Literature DB >> 21871477

The molecular physiology of CRH neurons.

Greti Aguilera1, Ying Liu.   

Abstract

Corticotropin releasing hormone (CRH) is essential for stress adaptation by mediating hypothalamic-pituitary-adrenal (HPA) axis, behavioral and autonomic responses to stress. Activation of CRH neurons depends on neural afferents from the brain stem and limbic system, leading to sequential CRH release and synthesis. CRH transcription is required to restore mRNA and peptide levels, but termination of the response is essential to prevent pathology associated with chronic elevations of CRH and HPA axis activity.

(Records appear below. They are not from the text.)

--- config.mk ---
export PLATFORM = sky130hd
export DESIGN_NAME = fetch_unit
export DESIGN_NICKNAME = d
export VERILOG_FILES = /design/src/rtl/fetch_unit.sv
export SDC_FILE = /design/constraint.sdc
export NUM_CORES = 1
export LEC_CHECK = 0
export ABC_AREA = 1
export ABC_CLOCK_PERIOD_IN_PS = 3200
export BUFFER_PORTS_ARGS = -buffer_cell sky130_fd_sc_hd__buf_2
export CELL_PAD_IN_SITES_DETAIL_PLACEMENT = 0
export CELL_PAD_IN_SITES_GLOBAL_PLACEMENT = 1
export CORE_MARGIN = 2
export CORE_UTILIZATION = 43
export DETAILED_ROUTE_END_ITERATION = 10
export PLACE_DENSITY_LB_ADDON = 0.1
export SLEW_MARGIN = 10
export SYNTH_ARGS = -nofsm -noshare
export SYNTH_HDL_FRONTEND = slang
export SYNTH_SLANG_ARGS = --single-unit
--- constraint.sdc ---
create_clock -name clk -period 3.2 [get_ports clk]
set_input_delay 0.32 -clock clk [delete_from_list [all_inputs] [get_ports clk]]
set_output_delay 0.32 -clock clk [all_outputs]
set_load 0.05 [all_outputs]
--- src/rtl/fetch_unit.sv ---
// Instruction-fetch stage: owns the fetch PC, issues 1-cycle-latency ROM reads and
// buffers PC-tagged instructions in a shift FIFO that feeds decode over valid/ready.
module fetch_unit #(
   parameter int unsigned ADDR_W    = 5,
   parameter int unsigned DATA_W    = 32,
   parameter int unsigned RESET_PC  = 0,
   parameter int unsigned BUF_DEPTH = 2
) (
   input  logic              clk,
   input  logic              rstN,
   input  logic              fetchEn,
   input  logic              jmp,
   input  logic [ADDR_W-1:0] jmpTarget,
   input  logic              branchTaken,
   input  logic [ADDR_W-1:0] branchPc,
   input  logic [ADDR_W-1:0] branchOffset,
   output logic              memReq,
   output logic [ADDR_W-1:0] memAddr,
   input  logic [DATA_W-1:0] memData,
   output logic              instrValid,
   output logic [DATA_W-1:0] instrOut,
   output logic [ADDR_W-1:0] instrPc,
   input  logic              instrReady
);

   localparam int unsigned CNT_W = $clog2(BUF_DEPTH + 1);
   localparam int unsigned OCC_W = CNT_W + 1;

   typedef struct packed {
      logic [ADDR_W-1:0] pc;
      logic [DATA_W-1:0] instr;
   } entry_t;

   logic [ADDR_W-1:0]    fetchPc;
   logic [ADDR_W-1:0]    retPc;
   logic                 inflight;
   entry_t               entry [BUF_DEPTH];
   logic [BUF_DEPTH-1:0] valid;

   logic                 pop;
   logic                 extRedirect;
   logic                 full;
   logic                 push;
   logic                 replay;
   logic                 redirect;
   logic                 reqIssue;
   logic                 placed;
   logic [ADDR_W-1:0]    branchTarget;
   logic [ADDR_W-1:0]    redirTarget;
   logic [CNT_W-1:0]     count;
   entry_t               entryNext [BUF_DEPTH];
   logic [BUF_DEPTH-1:0] validShift;
   logic [BUF_DEPTH-1:0] validNext;

   assign pop          = valid[0] & instrReady;
   assign extRedirect  = jmp | branchTaken;
   assign full         = valid[BUF_DEPTH-1];
   assign branchTarget = branchPc + ADDR_W'(1) + branchOffset;

   // A return that finds the FIFO full is dropped and refetched from its own PC.
   assign push     = inflight & ~extRedirect & (~full | pop);
   assign replay   = inflight & ~extRedirect & full & ~pop;
   assign redirect = extRedirect | replay;

   always_comb begin
      redirTarget = retPc;
      if (jmp) begin
         redirTarget = jmpTarget;
      end else if (branchTaken) begin
         redirTarget = branchTarget;
      end
   end

   always_comb begin
      count = '0;
      for (int i = 0; i < int'(BUF_DEPTH); i++) begin
         count = count + CNT_W'(valid[i]);
      end
   end

   assign reqIssue = fetchEn & ~redirect &
                     ((OCC_W'(count) + OCC_W'(inflight)) < (OCC_W'(BUF_DEPTH) + OCC_W'(pop)));

   // Shift FIFO: entry 0 is always the head, so the outputs come straight from registers.
   always_comb begin
      entryNext  = entry;
      validShift = valid;
      placed     = 1'b0;
      if (pop) begin
         for (int i = 0; i < int'(BUF_DEPTH) - 1; i++) begin
            entryNext[i]  = entry[i + 1];
            validShift[i] = valid[i + 1];
         end
         validShift[BUF_DEPTH-1] = 1'b0;
      end
      validNext = validShift;
      if (extRedirect) begin
         validNext = '0;
      end else if (push) begin
         for (int i = 0; i < int'(BUF_DEPTH); i++) begin
            if (!validShift[i] && !placed) begin
               entryNext[i].pc    = retPc;
               entryNext[i].instr = memData;
               validNext[i]       = 1'b1;
               placed             = 1'b1;
            end
         end
      end
   end

   always_ff @(posedge clk or negedge rstN) begin
      if (!rstN) begin
         fetchPc  <= ADDR_W'(RESET_PC);
         memReq   <= 1'b0;
         memAddr  <= ADDR_W'(RESET_PC);
         inflight <= 1'b0;
         retPc    <= '0;
         valid    <= '0;
         for (int i = 0; i < int'(BUF_DEPTH); i++) begin
            entry[i] <= '0;
         end
      end else begin
         memReq   <= reqIssue;
         inflight <= memReq & ~redirect;
         retPc    <= memAddr;
         valid    <= validNext;
         entry    <= entryNext;
         if (redirect) begin
            fetchPc <= redirTarget;
         end else if (reqIssue) begin
            memAddr <= fetchPc;
            fetchPc <= fetchPc + ADDR_W'(1);
         end
      end
   end

   assign instrValid = valid[0];
   assign instrOut   = entry[0].instr;
   assign instrPc    = entry[0].pc;

endmodule

### After elaboration in Yosys (flattened, before gate mapping)

Index checks and enable logic that the tools add are counted.
Widths: inputs -> output; s select.

* magnitude comparators: 1
* reductions and logical operators: 6
* bitwise logic cells: 15
* add/sub/neg operators: 6
* multiplexer cells: 16

Operators with widths (number)
* $mux 74: 2
* $mux 37: 3
* $mux 5: 4
* $add 5x1->5 const B: 2
* $and 1x1->1: 8
* $mux 2: 3
* $add 5x5->5: 1
* $mux 1: 4
* $not 1->1: 4
* $add 2x1->3: 1
* $add 2x1->3 const A: 1
* $lt 3x3->1: 1
* $or 1x1->1: 3
* $reduce_and 3->1: 1
* $add 1x1->2: 1
* $logic_not 1->1: 2
* $reduce_and 2->1: 1
* $reduce_bool 2->1: 1
* $logic_and 1x1->1: 1

* bits in registers: 93
* word-level logic and storage cells: 54

### Depth between registers and ports, before layout

Gate-level depths: netlist of run 1.

* word-level depth: 11
* mapped depth: 13
* mapped depth without buffers: 13

### Worst setup path before layout of run 1

No wires, ideal clock.

* kind: reg2reg
* start point: reg valid[0]
* end point: reg memAddr[0]
* path slack: 1.248 ns
* stages on the path, launching flop included: 9
* clock period less this slack: 1.952 ns
* required time: 3.077 ns
* library setup time: 0.123 ns
* arrival: 1.829 ns
* cell sequence: dfrtp_1 -> fa_1 -> o21ai_0 -> nand2_1 -> nor2_1 -> buf_4 -> inv_2 -> nand2_1 -> o21ai_1

* word-level cells in the longest chain between the ends: 8
* elaborated cells on any way between the ends: 12
* classes of those cells: add/sub: 3; order compare: 1; bitwise: 7; reduce/logical: 1

Ends and longest elaborated chain
* start: declaration: line 38 `logic [BUF_DEPTH-1:0] valid;`
* start signal: assignment: line 126 `valid <= validNext;`
* branches (longest 6 deep; another with $add 2x1->3)
* $and 1x1->1 *: line 81 `assign reqIssue = fetchEn & ~redirect &`
* named net reqIssue: line 46 `logic reqIssue;`
* $reduce_and 2->1 (no line) *
* end signal: assignment: line 115 `memAddr <= ADDR_W'(RESET_PC);`
* end signal: assignment: line 131 `memAddr <= fetchPc;`
* end: declaration: line 18 `output logic [ADDR_W-1:0] memAddr,`

Mark *: on every way through the listed nets, which the timed path passes.
A chain may end at the register's enable or synchronous reset.

### Worst setup path in the final report of run 1

* start point: reg valid[0]
* end point: reg entry[35] (netlist name)

* word-level cells in the longest chain between the ends: 8
* elaborated cells on any way between the ends: 11
* classes of those cells: mux: 4; bitwise: 3; reduce/logical: 4

Ends and longest elaborated chain
* $and 1x1->1: line 55 `assign pop = valid[0] & instrReady;`
* $mux 2: line 89 `if (pop) begin`
* $mux 1: line 101 `if (!validShift[i] && !placed) begin`
* $mux 1: line 99 `end else if (push) begin`
* $mux 1: line 97 `if (extRedirect) begin`
* $logic_not 1->1: line 101
* $logic_and 1x1->1: line 101
* $reduce_and 3->1 (no line) *
* end signal: assignment: line 127 `entry <= entryNext;`
* end: declaration: line 37 `entry_t entry [BUF_DEPTH];`

Mark *: on every way between the ends. The rest lies on a longest branch, timed or not. The select of a mux whose other input is x is not followed.

==> results.yml, run 1 <==
run_status:
  status: "finished, violations left"
  violations: "hold timing"
synthesis:
  ys_seq_area_share_pct: 52.4
  synth_top_area_share_pct: 52.4
  yosys-top-cells-count: "223 x nand2_1, 93 x dfrtp_1, 44 x nor2_1, 41 x buf_4, 37 x a31oi_1"
  synth_seq_cells: 93
  synthCells: 530
  async_reset_ff_share_pct: 100
  synth_edf_count: 0
  synth.lib_cells_used.distinct: 31
  synth_area_leaders: "dfrtp_1 52%, nand2_1 19%, buf_4 6.9%"
  yosysTopAreaCell: "dfrtp_1"
  syn_nets: 590
  avgSynthCellArea_um2: 8.38
  netlist_area_um2: 4440
  synth_ff_type: "dfrtp_1"
  yosysMostFrequentCell: "nand2_1"
  yosys_warnings: 0
critical_path:
  crit_chain: "nand2_1 > nand2_2 > nand3_2 > nor2_4 > inv_2 > nand2_1 > o21ai_1"
  cp_top_family: "simple AND/OR/NAND/NOR gates"
  crit_required_ps: 3420
  start_kind: "flip-flop"
  arrival_ps: 2540
  slowest_delay_ps: 620
  critPathMostFrequentCell: "nand2_1"
  path_buf_inv: 1
  crit_type: "flip-flop to flip-flop"
  slowest_stage: "nor2_4"
  critPathMaxFanout: 42
  ff2ff_setup_slack_ps: 880
  cp-end-kind: "flip-flop"
timing:
  rsz0062_at_grt: "false"
  setup_violations: 0
  finalHoldViolCount: 1
  finalCritPeriodShare_pct: 72.6
  worstMarginPinSlew_ps: 797
  finalWorstSetupSlack_ps: 878
  slew_violations: 0
  relSlewSlack_pct: 46.8
  period_needed_ps: 2320
  tns_ps: 0
  whs_ps: -1.24
  max_freq_mhz: 431
  fin_skew_ps: 6.88
drt:
  routedWlPerCell_um: 13.6
  routed_via_density: 4.75
  drt_iter0_markers: 223
  routed_wl_um: 9790
  first_pass_iters: 4
  ant_nets: 0
  drc_errors: 0
  num_vias: 3424
clock_tree:
  clkSinkCount: 93
  numCtsBuffers: 9
  cts_hold_buffers: 0
  ctsRootBufferMaster: "clkbuf_8"
  clock_path_buffers: 2
  cts_resized: 0
  post_cts_buffers: 0
  clk_latency_ps: 350
  clk_pin_slew_ps: 80
  htreeDepth: 3
  cts_tree: "done"
power:
  p_int_mw: 1.93
  pwr-share-seq_pct: 46.1
  clkPwrFrac_pct: 27.3
  pwr_density_cell_nw_per_um2: 613
  p_sw_mw: 1.08
  comb_power_share_pct: 26.6
  ir_drop_v: 0.000222
  leakage_nw: 2.67
  swShare_pct: 35.9
floorplanning:
  die-width_um: 106
  die-area_um2: 11200
  core_um2: 10200
  ioPinCount: 97
  num_rows: 37
  die_h_um: 106
  initial_core_util_pct: 43.6
run:
  maxCapViolCount: 0
global_route:
  grt_max_degree: 75
  grt_pass1_wl_um: 16300
  gr-usage-all-layers_pct: 18.5
  gr-total-overflow: 0
  grt_pass1_vias: 3314
  antenna_found_initial: 0
placed_design:
  hpwl_um: 6480
  port_buffers: 96
  pre_cts_ws_ps: 793
  routabilityCongestion: 0.787
worst_hold_path:
  hold_class: "input pin to async pin"
cells_and_area:
  nNetsFinal: 640
  final_layout_size_suffix_gt1_share_pct: 21.4
  area_growth_pct: 10.9
  antennaDiodeCount: 0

Inhibitory feedback mediated by glucocorticoids and intracellular production of the repressor, Inducible Cyclic AMP Early Repressor (ICER), limit the magnitude and duration of CRH neuronal activation. Induction of CRH transcription is mediated by the cyclic AMP/protein kinase A/cyclic AMP responsive element binding protein (CREB)-dependent pathways, and requires cyclic AMP-dependent nuclear translocation of the CREB co-activator, Transducer of Regulated CREB activity (TORC). This article reviews current knowledge on the mechanisms regulating CRH neuron activity.
Copyright © 2011. Published by Elsevier Inc.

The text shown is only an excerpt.